The slightest criticism of anyone related to ‘the Arsenal’ – even by fellow Gooners – is a personal insult, and they’ll go after you like a swarm of polyester-clad bees.
The only thing they love more than Wenger is polls. Sky Sports, Match of the Day, Rear of the Year…you name it, an Arsenal player has to win it.
And woe betide anyone who dares criticise Saint Jack of Wilshere – they will literally stab you in the eye if you so much as question his holiday habits.
The JVCÂ HipsterÂ
You know the type; they turn up to games in their retro Michael Thomas top (two sizes too small of course) and wax lyrical about their vivid memories of May 26, 1989 – when they were three years old.
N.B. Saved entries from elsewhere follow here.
`config.mk`:
```
export PLATFORM = sky130hd
export DESIGN_NAME = decode_stage
export DESIGN_NICKNAME = d
export VERILOG_FILES = /design/src/rtl/brisc_pkg.sv /design/src/rtl/decode_imm.sv /design/src/rtl/decode_stage.sv
export SDC_FILE = /design/constraint.sdc
export NUM_CORES = 1
export LEC_CHECK = 0
export ABC_AREA = 1
export BUFFER_PORTS_ARGS = -buffer_cell sky130_fd_sc_hd__buf_2
export CORE_MARGIN = 3
export CORE_UTILIZATION = 48
export CTS_CLUSTER_SIZE = 12
export DETAILED_ROUTE_END_ITERATION = 10
export GPL_TIMING_DRIVEN = 0
export MAX_ROUTING_LAYER = met4
export PLACE_DENSITY = 0.8
export SLEW_MARGIN = 20
export SYNTH_ARGS = -nofsm -noshare
export SYNTH_HDL_FRONTEND = slang
export SYNTH_SLANG_ARGS = --single-unit
export TNS_END_PERCENT = 1
```
`constraint.sdc`:
```
create_clock -name clk -period 1.95 [get_ports clk]
set_input_delay 0 -clock clk [delete_from_list [all_inputs] [get_ports clk]]
set_output_delay 0 -clock clk [all_outputs]
set_load 0.05 [all_outputs]
```
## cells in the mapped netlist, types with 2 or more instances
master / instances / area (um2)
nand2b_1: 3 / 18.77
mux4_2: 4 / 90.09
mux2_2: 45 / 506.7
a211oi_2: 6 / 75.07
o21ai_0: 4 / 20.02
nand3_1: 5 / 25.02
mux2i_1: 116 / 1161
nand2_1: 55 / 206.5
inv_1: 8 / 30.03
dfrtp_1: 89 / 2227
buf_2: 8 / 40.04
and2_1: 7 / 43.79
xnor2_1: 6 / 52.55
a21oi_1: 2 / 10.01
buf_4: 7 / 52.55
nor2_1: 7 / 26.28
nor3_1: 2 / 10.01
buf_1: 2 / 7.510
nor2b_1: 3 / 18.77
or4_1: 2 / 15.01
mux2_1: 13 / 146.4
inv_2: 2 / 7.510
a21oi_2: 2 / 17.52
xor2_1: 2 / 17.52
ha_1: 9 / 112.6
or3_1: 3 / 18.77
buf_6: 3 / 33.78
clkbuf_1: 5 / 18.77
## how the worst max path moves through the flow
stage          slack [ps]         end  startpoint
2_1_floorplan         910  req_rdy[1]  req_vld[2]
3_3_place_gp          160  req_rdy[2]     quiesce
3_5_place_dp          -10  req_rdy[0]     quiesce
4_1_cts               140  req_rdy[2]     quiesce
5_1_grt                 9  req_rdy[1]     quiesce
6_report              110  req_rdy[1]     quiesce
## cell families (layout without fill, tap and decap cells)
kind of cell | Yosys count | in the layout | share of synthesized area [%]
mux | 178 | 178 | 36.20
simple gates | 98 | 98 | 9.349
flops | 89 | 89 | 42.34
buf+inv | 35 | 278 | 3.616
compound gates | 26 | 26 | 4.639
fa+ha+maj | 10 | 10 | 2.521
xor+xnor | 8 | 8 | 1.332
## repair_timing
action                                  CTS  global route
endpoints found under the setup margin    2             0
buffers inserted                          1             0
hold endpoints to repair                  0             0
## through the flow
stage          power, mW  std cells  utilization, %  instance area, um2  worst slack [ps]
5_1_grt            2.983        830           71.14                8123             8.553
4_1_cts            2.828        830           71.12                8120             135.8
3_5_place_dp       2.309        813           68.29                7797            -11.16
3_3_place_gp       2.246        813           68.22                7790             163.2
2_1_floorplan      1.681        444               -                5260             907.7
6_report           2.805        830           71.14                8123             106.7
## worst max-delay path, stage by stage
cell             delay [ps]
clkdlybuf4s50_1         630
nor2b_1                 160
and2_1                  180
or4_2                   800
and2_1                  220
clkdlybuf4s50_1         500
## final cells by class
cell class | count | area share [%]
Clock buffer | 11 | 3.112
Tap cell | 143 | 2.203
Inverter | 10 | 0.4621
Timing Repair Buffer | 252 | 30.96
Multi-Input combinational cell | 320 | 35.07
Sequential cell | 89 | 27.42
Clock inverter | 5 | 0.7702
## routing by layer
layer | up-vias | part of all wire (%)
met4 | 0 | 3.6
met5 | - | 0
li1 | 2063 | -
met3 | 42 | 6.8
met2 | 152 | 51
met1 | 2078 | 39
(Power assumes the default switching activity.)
--- src/rtl/bcfg_register_file_cfg_reg16.sv ---
// 16-bit configuration register with write enable and a parameterised
// value that an asynchronous active-low reset restores.
module cfg_reg16
    import bcfg_pkg::*;
#(
    parameter logic [RegW-1:0] ResetVal = 16'h0000
) (
    input  logic            clk_i,
    input  logic            rst_i,
    input  logic            we_i,
    input  logic [RegW-1:0] data_i,
    output logic [RegW-1:0] data_o
);

    logic [RegW-1:0] data_d;
    logic [RegW-1:0] data_q;

    // Next value: load on write enable, otherwise hold.
    always_comb begin
        data_d = data_q;
        if (we_i) begin
            data_d = data_i;
        end else begin
            data_d = data_q;
        end
    end

    // Storage; reset overrides any pending write.
    always_ff @(posedge clk_i or negedge rst_i) begin
        if (!rst_i) begin
            data_q <= ResetVal;
        end else begin
            data_q <= data_d;
        end
    end

    assign data_o = data_q;

endmodule

--- src/rtl/bcfg_register_file.sv ---
// Three base-configuration registers for the convolution layer, with their
// named fields sliced out for the engines, counters and output shifters.
module bcfg_register_file
    import bcfg_pkg::*;
#(
    parameter logic [RegW-1:0] Bcfg1Reset = Bcfg1Default,
    parameter logic [RegW-1:0] Bcfg2Reset = Bcfg2Default,
    parameter logic [RegW-1:0] Bcfg3Reset = Bcfg3Default
) (
    input  logic                 clk_i,
    input  logic                 rst_i,
    bcfg_register_file_if.slave  bus
);

    logic [RegW-1:0] bcfg1_s;
    logic [RegW-1:0] bcfg2_s;
    logic [RegW-1:0] bcfg3_s;

    cfg_reg16 #(.ResetVal(Bcfg1Reset)) u_bcfg1 (
        .clk_i  (clk_i),
        .rst_i  (rst_i),
        .we_i   (bus.bcfg1_we_i),
        .data_i (bus.bcfg1_data_i),
        .data_o (bcfg1_s)
    );

    cfg_reg16 #(.ResetVal(Bcfg2Reset)) u_bcfg2 (
        .clk_i  (clk_i),
        .rst_i  (rst_i),
        .we_i   (bus.bcfg2_we_i),
        .data_i (bus.bcfg2_data_i),
        .data_o (bcfg2_s)
    );

    cfg_reg16 #(.ResetVal(Bcfg3Reset)) u_bcfg3 (
        .clk_i  (clk_i),
        .rst_i  (rst_i),
        .we_i   (bus.bcfg3_we_i),
        .data_i (bus.bcfg3_data_i),
        .data_o (bcfg3_s)
    );

    // Values are passed through unchecked; consumers validate ranges.
    assign bus.bcfg1_o        = bcfg1_s;
    assign bus.bcfg2_o        = bcfg2_s;
    assign bus.bcfg3_o        = bcfg3_s;
    assign bus.engine_count_o = bcfg1_s[EngineCountMsb:EngineCountLsb];
    assign bus.shift_low_o    = bcfg1_s[ShiftLowMsb:ShiftLowLsb];
    assign bus.matrix_size_o  = bcfg2_s[MatrixSizeMsb:MatrixSizeLsb];
    assign bus.shift_high_o   = bcfg2_s[ShiftHighMsb:ShiftHighLsb];
    assign bus.shift_amount_o = join_shift(bcfg2_s[ShiftHighMsb:ShiftHighLsb],
                                           bcfg1_s[ShiftLowMsb:ShiftLowLsb]);
    assign bus.shift_final_o  = bcfg3_s[ShiftFinalMsb:ShiftFinalLsb];

endmodule
===== src/rtl/nibble_serial_alu_ctrl_pkg.sv =====
// Shared constants for the nibble-serial add/subtract sequencer.
package nibble_serial_alu_ctrl_pkg;

  localparam int NIBBLE_W = 4;

  localparam logic [1:0] ST_IDLE = 2'd0;
  localparam logic [1:0] ST_RUN  = 2'd1;
  localparam logic [1:0] ST_DONE = 2'd2;

endpackage


===== src/rtl/nibble_serial_alu_ctrl_adder.sv =====
// 4-bit ripple adder with carry-in; exposes the carry into bit 3 so the
// caller can form two's-complement overflow on the final nibble.
module nibble_adder_cin
  import nibble_serial_alu_ctrl_pkg::*;
(
  input  logic [NIBBLE_W-1:0] a,
  input  logic [NIBBLE_W-1:0] b,
  input  logic                cin,
  output logic [NIBBLE_W-1:0] sum,
  output logic                cout,
  output logic                c3
);

  logic [NIBBLE_W:0] c;

  always_comb begin
    c    = '0;
    c[0] = cin;
    for (int i = 0; i < NIBBLE_W; i++) begin
      c[i+1] = (a[i] & b[i]) | (c[i] & (a[i] ^ b[i]));
    end
  end

  assign sum  = a ^ b ^ c[NIBBLE_W-1:0];
  assign cout = c[NIBBLE_W];
  assign c3   = c[NIBBLE_W-1];

endmodule


===== src/rtl/nibble_serial_alu_ctrl.sv =====
// Multi-precision add/subtract sequencer: one shared 4-bit adder, one nibble
// per clock, LSB first, with the carry held in a flop between cycles.
//
// state | meaning
// IDLE  | waiting for start; result/co/overflow hold last operation
// RUN   | one nibble per clock through the shared adder
// DONE  | one-cycle completion pulse, start ignored
module nibble_serial_alu_ctrl
  import nibble_serial_alu_ctrl_pkg::*;
#(
  parameter int NIBBLES = 4
) (
  input  logic                        clk,
  input  logic                        reset,
  input  logic                        start,
  input  logic                        sub,
  input  logic [NIBBLE_W*NIBBLES-1:0] a,
  input  logic [NIBBLE_W*NIBBLES-1:0] b,
  output logic                        busy,
  output logic                        done,
  output logic [NIBBLE_W*NIBBLES-1:0] result,
  output logic                        co,
  output logic                        overflow
);

  localparam int W     = NIBBLE_W * NIBBLES;
  localparam int IDX_W = (NIBBLES > 1) ? $clog2(NIBBLES) : 1;
  localparam logic [IDX_W-1:0] LAST_IDX = IDX_W'(NIBBLES - 1);

  logic [1:0]          state;
  logic [IDX_W-1:0]    index;
  logic                carry;
  logic                sub_q;
  logic [W-1:0]        a_q;
  logic [W-1:0]        b_q;
  logic [NIBBLE_W-1:0] a_nib;
  logic [NIBBLE_W-1:0] b_nib;
  logic [NIBBLE_W-1:0] sum;
  logic                cout;
  logic                c3;

  // Subtraction is a + ~b + 1: b is inverted here, the +1 is the initial carry.
  assign a_nib = a_q[index*NIBBLE_W +: NIBBLE_W];
  assign b_nib = b_q[index*NIBBLE_W +: NIBBLE_W] ^ {NIBBLE_W{sub_q}};

  nibble_adder_cin u_adder (
    .a    (a_nib),
    .b    (b_nib),
    .cin  (carry),
    .sum  (sum),
    .cout (cout),
    .c3   (c3)
  );

  always_ff @(posedge clk or posedge reset) begin
    if (reset) begin
      state    <= ST_IDLE;
      index    <= '0;
      carry    <= 1'b0;
      sub_q    <= 1'b0;
      a_q      <= '0;
      b_q      <= '0;
      result   <= '0;
      co       <= 1'b0;
      overflow <= 1'b0;
    end else begin
      case (state)
        ST_IDLE: begin
          if (start) begin
            a_q   <= a;
            b_q   <= b;
            sub_q <= sub;
            carry <= sub;
            index <= '0;
            state <= ST_RUN;
          end
        end
        ST_RUN: begin
          result[index*NIBBLE_W +: NIBBLE_W] <= sum;
          carry <= cout;
          index <= index + 1'b1;
          if (index == LAST_IDX) begin
            co       <= cout;
            overflow <= c3 ^ cout;
            state    <= ST_DONE;
          end
        end
        ST_DONE: state <= ST_IDLE;
        default: state <= ST_IDLE;
      endcase
    end
  end

  assign busy = (state == ST_RUN) || (state == ST_DONE);
  assign done = (state == ST_DONE);

endmodule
They love to explain the subtle aspects of Mesut Ozil’s game that their fellow fans simply don’t appreciate. And they adore Alexis Sanchez, but more so when he was playing for Udinese (“why can’t Wenger use him properly?”).
Now the Chilean is a far too obvious pin-up – it’s all about Francis Coquelin and the work you don’t see him doing. Twitter avatar is John Jensen or Igor Stepanovs because, ya know, obscure and ironic.
The Johnny-come-Latte
They love the footie do the Johnny-come-Lattes. There’s nothing they enjoy more than rocking up at the Emirates , enjoying the lavish Club Level hospitality, maybe catching a bit of the game in their padded seats, before getting up well before half-time to schmooze with bored ex-pros over drinky-poos.
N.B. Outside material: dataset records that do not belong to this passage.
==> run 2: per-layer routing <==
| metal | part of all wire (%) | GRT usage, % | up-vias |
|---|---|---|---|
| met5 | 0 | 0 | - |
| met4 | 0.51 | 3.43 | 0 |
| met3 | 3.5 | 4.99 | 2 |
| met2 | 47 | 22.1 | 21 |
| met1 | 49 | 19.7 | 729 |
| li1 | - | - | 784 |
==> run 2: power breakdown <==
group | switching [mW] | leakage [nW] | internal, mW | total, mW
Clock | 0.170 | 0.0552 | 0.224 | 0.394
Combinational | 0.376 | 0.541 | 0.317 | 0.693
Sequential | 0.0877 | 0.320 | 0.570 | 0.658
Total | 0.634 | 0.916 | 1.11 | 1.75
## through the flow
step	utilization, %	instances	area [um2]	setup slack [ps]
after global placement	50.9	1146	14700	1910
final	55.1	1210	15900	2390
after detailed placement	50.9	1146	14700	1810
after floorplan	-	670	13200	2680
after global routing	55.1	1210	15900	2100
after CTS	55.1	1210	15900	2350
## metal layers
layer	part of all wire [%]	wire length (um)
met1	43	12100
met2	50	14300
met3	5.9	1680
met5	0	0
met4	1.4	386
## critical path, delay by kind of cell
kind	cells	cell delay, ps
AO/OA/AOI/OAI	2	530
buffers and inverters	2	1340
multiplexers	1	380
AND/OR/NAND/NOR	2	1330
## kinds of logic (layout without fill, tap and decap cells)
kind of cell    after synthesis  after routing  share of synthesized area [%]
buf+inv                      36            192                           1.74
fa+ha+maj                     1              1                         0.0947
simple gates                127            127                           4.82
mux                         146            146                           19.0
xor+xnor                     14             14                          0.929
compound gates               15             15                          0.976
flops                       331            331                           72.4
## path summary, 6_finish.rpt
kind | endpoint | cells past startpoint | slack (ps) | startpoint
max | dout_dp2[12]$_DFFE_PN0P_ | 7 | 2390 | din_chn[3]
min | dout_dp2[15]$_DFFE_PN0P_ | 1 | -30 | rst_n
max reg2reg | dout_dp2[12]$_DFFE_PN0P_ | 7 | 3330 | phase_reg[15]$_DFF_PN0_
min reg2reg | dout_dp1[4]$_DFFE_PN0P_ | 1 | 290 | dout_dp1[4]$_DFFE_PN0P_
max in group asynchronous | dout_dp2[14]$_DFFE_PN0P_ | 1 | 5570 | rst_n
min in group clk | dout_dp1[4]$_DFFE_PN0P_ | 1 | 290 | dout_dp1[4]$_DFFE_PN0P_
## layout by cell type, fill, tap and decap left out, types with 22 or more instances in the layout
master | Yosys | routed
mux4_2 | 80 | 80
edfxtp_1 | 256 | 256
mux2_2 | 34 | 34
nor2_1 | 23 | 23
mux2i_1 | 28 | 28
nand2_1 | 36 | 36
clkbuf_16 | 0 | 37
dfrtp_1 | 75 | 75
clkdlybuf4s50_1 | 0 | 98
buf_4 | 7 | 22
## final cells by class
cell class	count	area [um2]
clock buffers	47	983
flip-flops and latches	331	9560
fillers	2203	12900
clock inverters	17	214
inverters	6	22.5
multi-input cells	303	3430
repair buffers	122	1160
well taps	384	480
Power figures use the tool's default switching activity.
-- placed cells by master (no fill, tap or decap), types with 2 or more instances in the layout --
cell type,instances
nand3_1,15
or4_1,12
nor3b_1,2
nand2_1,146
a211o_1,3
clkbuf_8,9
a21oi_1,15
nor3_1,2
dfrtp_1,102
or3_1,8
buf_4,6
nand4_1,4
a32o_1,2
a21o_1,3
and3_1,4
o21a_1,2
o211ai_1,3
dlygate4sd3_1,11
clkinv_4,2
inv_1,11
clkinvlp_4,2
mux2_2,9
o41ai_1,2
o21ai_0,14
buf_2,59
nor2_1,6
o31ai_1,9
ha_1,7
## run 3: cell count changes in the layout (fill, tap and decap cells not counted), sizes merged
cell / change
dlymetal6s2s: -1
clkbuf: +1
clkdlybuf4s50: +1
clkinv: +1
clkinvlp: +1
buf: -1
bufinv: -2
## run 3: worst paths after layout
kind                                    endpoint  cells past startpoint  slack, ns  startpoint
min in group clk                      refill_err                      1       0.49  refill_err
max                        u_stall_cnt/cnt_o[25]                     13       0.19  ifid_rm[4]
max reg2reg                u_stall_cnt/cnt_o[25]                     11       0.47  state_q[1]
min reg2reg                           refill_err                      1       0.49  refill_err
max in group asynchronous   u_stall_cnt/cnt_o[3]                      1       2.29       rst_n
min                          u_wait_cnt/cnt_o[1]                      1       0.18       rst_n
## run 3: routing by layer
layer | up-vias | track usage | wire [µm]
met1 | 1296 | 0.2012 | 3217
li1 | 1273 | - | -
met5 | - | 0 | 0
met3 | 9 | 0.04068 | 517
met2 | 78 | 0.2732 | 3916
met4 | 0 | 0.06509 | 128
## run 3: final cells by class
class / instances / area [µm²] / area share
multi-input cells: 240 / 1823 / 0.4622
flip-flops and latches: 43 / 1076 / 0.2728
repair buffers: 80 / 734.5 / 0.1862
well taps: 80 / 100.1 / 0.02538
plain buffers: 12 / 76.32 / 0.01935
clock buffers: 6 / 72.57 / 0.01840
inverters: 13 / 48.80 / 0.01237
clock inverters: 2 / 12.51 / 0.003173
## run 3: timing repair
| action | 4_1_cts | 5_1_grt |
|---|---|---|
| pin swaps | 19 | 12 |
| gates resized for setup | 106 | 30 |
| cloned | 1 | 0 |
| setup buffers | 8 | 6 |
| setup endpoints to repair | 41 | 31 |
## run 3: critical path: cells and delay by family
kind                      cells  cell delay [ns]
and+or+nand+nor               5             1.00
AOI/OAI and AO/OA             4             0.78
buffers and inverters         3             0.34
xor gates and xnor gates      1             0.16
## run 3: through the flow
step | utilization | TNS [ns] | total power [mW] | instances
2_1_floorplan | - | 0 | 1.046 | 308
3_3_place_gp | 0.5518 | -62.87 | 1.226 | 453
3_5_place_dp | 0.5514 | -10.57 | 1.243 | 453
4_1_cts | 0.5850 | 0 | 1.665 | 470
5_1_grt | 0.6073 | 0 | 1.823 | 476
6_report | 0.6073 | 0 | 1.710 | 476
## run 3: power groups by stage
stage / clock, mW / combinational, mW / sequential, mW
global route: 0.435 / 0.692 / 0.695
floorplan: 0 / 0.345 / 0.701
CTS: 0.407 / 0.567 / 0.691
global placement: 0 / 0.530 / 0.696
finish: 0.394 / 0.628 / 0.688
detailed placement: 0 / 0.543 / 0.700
--- src/rtl/ctech_lib_mux2_rr_sched.sv ---
// rtl/ctech_lib_mux2_rr_sched.sv - round-robin burst scheduler sharing one 2:1 mux into a registered output stage
module ctech_lib_mux2_rr_sched
    import ctech_lib_mux2_sched_pkg::*;
#(
    parameter int WIDTH     = 8,
    parameter int MAX_BURST = 16
) (
    input  logic             clk,
    input  logic             rst_b,
    input  logic             req0_valid,
    input  logic [WIDTH-1:0] req0_data,
    input  logic             req0_last,
    output logic             req0_ready,
    input  logic             req1_valid,
    input  logic [WIDTH-1:0] req1_data,
    input  logic             req1_last,
    output logic             req1_ready,
    output logic             out_valid,
    output logic [WIDTH-1:0] out_data,
    output logic             out_last,
    output logic             out_src,
    input  logic             out_ready,
    output logic             busy
);

    localparam int                 CNT_W   = cnt_width(MAX_BURST);
    localparam logic [CNT_W-1:0]   MAX_CNT = CNT_W'(MAX_BURST);
    localparam logic [CNT_W-1:0]   ONE_CNT = CNT_W'(1);

    sched_state_e     state_q, state_d;
    req_id_t          ptr_q, ptr_d;
    logic [CNT_W-1:0] cnt_q, cnt_d;

    logic             out_valid_q;
    logic [WIDTH-1:0] out_data_q;
    logic             out_last_q;
    req_id_t          out_src_q;

    req_id_t          sel;
    logic             load;
    logic             rdy0, rdy1;
    logic             xfer;
    logic [WIDTH:0]   mux_z;

    // Output slot can take a new beat when empty or being drained this cycle.
    assign load = out_ready | ~out_valid_q;

    ctech_lib_mux2_bus #(
        .W (WIDTH + 1)
    ) u_bus (
        .d1_i ({req0_last, req0_data}),
        .d2_i ({req1_last, req1_data}),
        .s_i  (sel),
        .z_o  (mux_z)
    );

    // Select and readies depend only on state, valids and load.
    always_comb begin
        sel  = REQ0;
        rdy0 = 1'b0;
        rdy1 = 1'b0;
        case (state_q)
            ST_IDLE: begin
                if (req0_valid & req1_valid) begin
                    sel = ~ptr_q;
                end else if (req1_valid) begin
                    sel = REQ1;
                end else begin
                    sel = REQ0;
                end
                rdy0 = load & req0_valid & (sel == REQ0);
                rdy1 = load & req1_valid & (sel == REQ1);
            end
            ST_OWN0: begin
                sel  = REQ0;
                rdy0 = load;
            end
            ST_OWN1: begin
                sel  = REQ1;
                rdy1 = load;
            end
            default: begin
                sel  = REQ0;
                rdy0 = 1'b0;
                rdy1 = 1'b0;
            end
        endcase
    end

    assign xfer = (rdy0 & req0_valid) | (rdy1 & req1_valid);

    always_comb begin
        state_d = state_q;
        ptr_d   = ptr_q;
        cnt_d   = cnt_q;
        if (xfer) begin
            if (state_q == ST_IDLE) begin
                if (mux_z[WIDTH] || (MAX_BURST == 1)) begin
                    ptr_d = sel;
                end else begin
                    state_d = (sel == REQ0) ? ST_OWN0 : ST_OWN1;
                    cnt_d   = ONE_CNT;
                end
            end else begin
                cnt_d = cnt_q + ONE_CNT;
                // A cut burst releases the lock without marking the beat as last.
                if (mux_z[WIDTH] || ((cnt_q + ONE_CNT) == MAX_CNT)) begin
                    state_d = ST_IDLE;
                    ptr_d   = sel;
                    cnt_d   = '0;
                end
            end
        end
    end

    always_ff @(posedge clk or negedge rst_b) begin
        if (!rst_b) begin
            state_q     <= ST_IDLE;
            ptr_q       <= REQ1;
            cnt_q       <= '0;
            out_valid_q <= 1'b0;
            out_data_q  <= '0;
            out_last_q  <= 1'b0;
            out_src_q   <= REQ0;
        end else begin
            state_q <= state_d;
            ptr_q   <= ptr_d;
            cnt_q   <= cnt_d;
            if (load) begin
                out_valid_q <= xfer;
                if (xfer) begin
                    out_data_q <= mux_z[WIDTH-1:0];
                    out_last_q <= mux_z[WIDTH];
                    out_src_q  <= sel;
                end
            end
        end
    end

    assign req0_ready = rst_b & rdy0;
    assign req1_ready = rst_b & rdy1;
    assign out_valid  = out_valid_q;
    assign out_data   = out_data_q;
    assign out_last   = out_last_q;
    assign out_src    = out_src_q;
    assign busy       = (state_q != ST_IDLE);

endmodule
They’re fully paid-up members of the new football fraternity, and shudder at the merest reference to pre-Nick Hornby Arsenal. The very thought of huddling shoulder-to-shoulder with the great unwashed at Highbury gives them palpitations. Arsenal is all about comfort for them – and something to talk to the plumber about.
The Neurotic trembler
This Arsenal fan has seen things, things that you wouldn’t understand – because you weren’t there man. They are scared by years of growing optimism following by inevitable crushing disappointment. You’ll have to excuse them for not getting too excited about anything, because Arsenal have broken them.
Their support of Arsenal isn’t fun, it’s not a choice; instead it’s a cruel and tortured burden. Oh Sanchez is playing well is he? Well he’ll only get injured. Arsenal are favourites to sign someone? He’s going to Chelsea. Their cup isn’t half empty, it was smashed against the wall the day Eduardo broke his leg.